Re: Larry Welk; I can't link to Youtube from here, but check out Ken and Barbie singing "One Toke Over the Line" about 45 years ago!

Gass didn't live in ND. Would have to go with Larry Woiwode for novelist.

I think that everyone here is sleeping on the Medora Musical. If you want ND pride, check it out.

"We are North Dakota!"

Partly in response to the movie and the teevee series, I wrote a couple of books about what it was like to grow up in Fargo from the early 50's through the 70's. Living on the Left Coast, I find folks who comment on Fargo to be way off when they discuss it from what they have seen. It was a far more complex and interesting, occasionally funny and sometimes downright inspiring place to live and grow up than either portray it.
They are "Being Fargo" and "Becoming Fargo" and are available through Amazon and on Kindle. Most reviewers are local -- actually from Fargo -- and have found them worth a read. Others have suggested that as a personal commentary on growing up during those interesting times, they may even have some further merit.
But really, they are just stories. True stories, but stories withal.
"Buy North Dakota Products."
Or earlier "Buy Dakota Maid Flour" for those who remember.

1. Louise Erdrich.

Stark's book The Victory of Reason is well worth reading.

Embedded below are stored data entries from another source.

`src/sram_defs_pkg.sv`:
```
/* Geometry of the 16-bit asynchronous SRAM (1M halfwords, two byte lanes)
   and the state encoding of the access sequencer */
`default_nettype none

package sram_defs_pkg;

    // Data bus width of the SRAM part
    localparam int SRAM_DATA_WIDTH = 16;

    // Halfword address bits, 1M locations
    localparam int SRAM_ADDR_WIDTH = 20;

    // Lower and upper byte enable
    localparam int SRAM_BYTE_LANES = 2;

    // Size of the part in bytes, 2 MB
    localparam int SRAM_BYTE_SPAN = (2 ** SRAM_ADDR_WIDTH) * SRAM_BYTE_LANES;

    // Sequencer states
    // Gather states step through the halfwords of one Wishbone word,
    // ack states are the single cycle in which ack is high
    typedef enum logic [2:0] {
        SRAM_ST_IDLE      = 3'b000,
        SRAM_ST_RD_GATHER = 3'b001,
        SRAM_ST_RD_ACK    = 3'b010,
        SRAM_ST_WR_GATHER = 3'b011,
        SRAM_ST_WR_ACK    = 3'b100
    } sram_state_e;

endpackage

`default_nettype wire

```
`src/wb_defs_pkg.sv`:
```
/* Wishbone B4 encodings used by the SRAM slave:
   cycle type, burst type and refused-access reason */
`default_nettype none

package wb_defs_pkg;

    // Cycle type identifier, CTI_I
    // Reserved codes 011 to 110 are handled like classic cycles
    typedef enum logic [2:0] {
        WB_CTI_CLASSIC  = 3'b000,
        WB_CTI_CONSTANT = 3'b001,
        WB_CTI_INCR     = 3'b010,
        WB_CTI_EOB      = 3'b111
    } wb_cti_e;

    // Burst type extension, BTE_I
    // Only linear addressing is implemented, wrap codes run linear
    typedef enum logic [1:0] {
        WB_BTE_LINEAR = 2'b00,
        WB_BTE_4BEAT  = 2'b01,
        WB_BTE_8BEAT  = 2'b10,
        WB_BTE_16BEAT = 2'b11
    } wb_bte_e;

    // Why a beat was answered with err instead of ack
    typedef enum logic [1:0] {
        WB_ERR_NONE      = 2'b00,
        WB_ERR_WINDOW    = 2'b01,
        WB_ERR_UNALIGNED = 2'b10
    } wb_err_e;

endpackage

`default_nettype wire

```
`src/wb_sram_req.sv`:
```
/* Wishbone request decoder: beat qualification, address window and
   alignment check, halfword address and registered error acknowledge */
`default_nettype none

module wb_sram_req
    import wb_defs_pkg::*;
    import sram_defs_pkg::*;
#(
    parameter int                            OPTN_WB_DATA_WIDTH = 16,
    parameter int                            OPTN_WB_ADDR_WIDTH = 32,
    parameter logic [OPTN_WB_ADDR_WIDTH-1:0] OPTN_BASE_ADDR     = '0,
    localparam int                           WB_SEL_WIDTH       = OPTN_WB_DATA_WIDTH / 8
) (
    input  logic                          i_wb_clk,
    input  logic                          i_wb_rst,
    input  logic                          i_wb_cyc,
    input  logic                          i_wb_stb,
    input  logic                          i_wb_we,
    input  wb_cti_e                       i_wb_cti,
    // Wrapping bursts are run as linear ones, so BTE is not decoded
    input  wb_bte_e                       i_wb_bte,
    input  logic [WB_SEL_WIDTH-1:0]       i_wb_sel,
    input  logic [OPTN_WB_ADDR_WIDTH-1:0] i_wb_addr,
    input  logic [OPTN_WB_DATA_WIDTH-1:0] i_wb_data,
    input  logic                          i_busy,
    output logic                          o_req_valid,
    output logic                          o_req_we,
    output logic                          o_req_last,
    output logic [SRAM_ADDR_WIDTH-1:0]    o_req_haddr,
    output logic [WB_SEL_WIDTH-1:0]       o_req_sel,
    output logic [OPTN_WB_DATA_WIDTH-1:0] o_req_wdata,
    output logic                          o_wb_err
);

    // One bit wider than the bus address so a borrow lands above the span
    localparam logic [OPTN_WB_ADDR_WIDTH:0] WINDOW_SPAN = (OPTN_WB_ADDR_WIDTH + 1)'(SRAM_BYTE_SPAN);

    logic                        cyc_stb;
    logic [OPTN_WB_ADDR_WIDTH:0] offset;
    logic                        in_window;
    logic                        unaligned;
    wb_err_e                     err_reason;
    wb_err_e                     err_reason_r;

    assign cyc_stb = i_wb_cyc && i_wb_stb;

    // Byte offset into the window
    // Addresses below the base wrap to a huge value and fail the span test
    assign offset    = {1'b0, i_wb_addr} - {1'b0, OPTN_BASE_ADDR};
    assign in_window = offset < WINDOW_SPAN;
    assign unaligned = i_wb_addr[0];

    always_comb begin
        if (!in_window)     err_reason = WB_ERR_WINDOW;
        else if (unaligned) err_reason = WB_ERR_UNALIGNED;
        else                err_reason = WB_ERR_NONE;
    end

    // Only clean beats reach the sequencer
    assign o_req_valid = cyc_stb && (err_reason == WB_ERR_NONE);
    assign o_req_we    = i_wb_we;
    // Anything but an incrementing beat closes the transfer
    assign o_req_last  = (i_wb_cti != WB_CTI_INCR);
    assign o_req_haddr = offset[SRAM_ADDR_WIDTH:1];
    assign o_req_sel   = i_wb_sel;
    assign o_req_wdata = i_wb_data;

    // Err is a one-cycle pulse; the master still holds the refused beat
    // in the err cycle, so the pulse itself blocks a repeat
    always_ff @(posedge i_wb_clk) begin
        if (i_wb_rst) begin
            o_wb_err     <= 1'b0;
            err_reason_r <= WB_ERR_NONE;
        end else begin
            o_wb_err <= cyc_stb && (err_reason != WB_ERR_NONE) && !o_wb_err && !i_busy;
            // Last refusal cause, visible in waveforms
            if (cyc_stb && (err_reason != WB_ERR_NONE) && !o_wb_err && !i_busy) begin
                err_reason_r <= err_reason;
            end
        end
    end

endmodule

`default_nettype wire

```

https://www.youtube.com/watch?v=KusP6CIwIws
https://mobile.twitter.com/JohnRentoul/status/606846903465197568/photo/1

I just read that two remarkable young blues musicians are from North Dakota: Jonny Lang and Shannon Curfman. Regards

Not ND, not Delaware, not even Rhode Island. West Virginia. The state isn't even economically self-sustaining, and would never have become a state except for the accident of the Civil War.

Yes, Virginia may have lost the war but they ditched the 63 mountain counties.

You omit ND's greatest seat of learning, the University of Southern North Dakota at Hoople, and its Very Full Professor of Musicology and Musical Pathology, Peter Schickele...

(Seriously: Schickele had a significant amount of his basic musical education in the state from Sigvald Thompson, longtime director of the Fargo-Moorhead Symphony Orchestra)

In the mid-50's, one of my friends at Roosevelt School was Peter Jensen, son of Chris Jensen whose wife played in the F-M Symphony when Schickele was playing bassoon. I had occasion to meet Schickele at their house on 11th Avenue. The three Jensen boys and I were screwing around with some bagpipe chanters and laughing uproariously over how odd they sounded when we tried to play the stuff we were being taught by our music teachers. The Jensens bought the Schickele house at 1354 12th Street when the Schickeles left Fargo. They found music-related murals painted on the basement walls. Later when Chris died, the house was bought by Martha and the late David Berryhill, two more good friends. I understand the Schickele murals may have been paneled over, but they might still be there.

It was at the 12th Street house where I first heard Schickele's "Sanka Cantata" played on a Wollensak recorder. If memory serves, that was perhaps the first magnum opus of the PDQ Bach series. The three Jensen boys and I howled with laughter at how funny it was.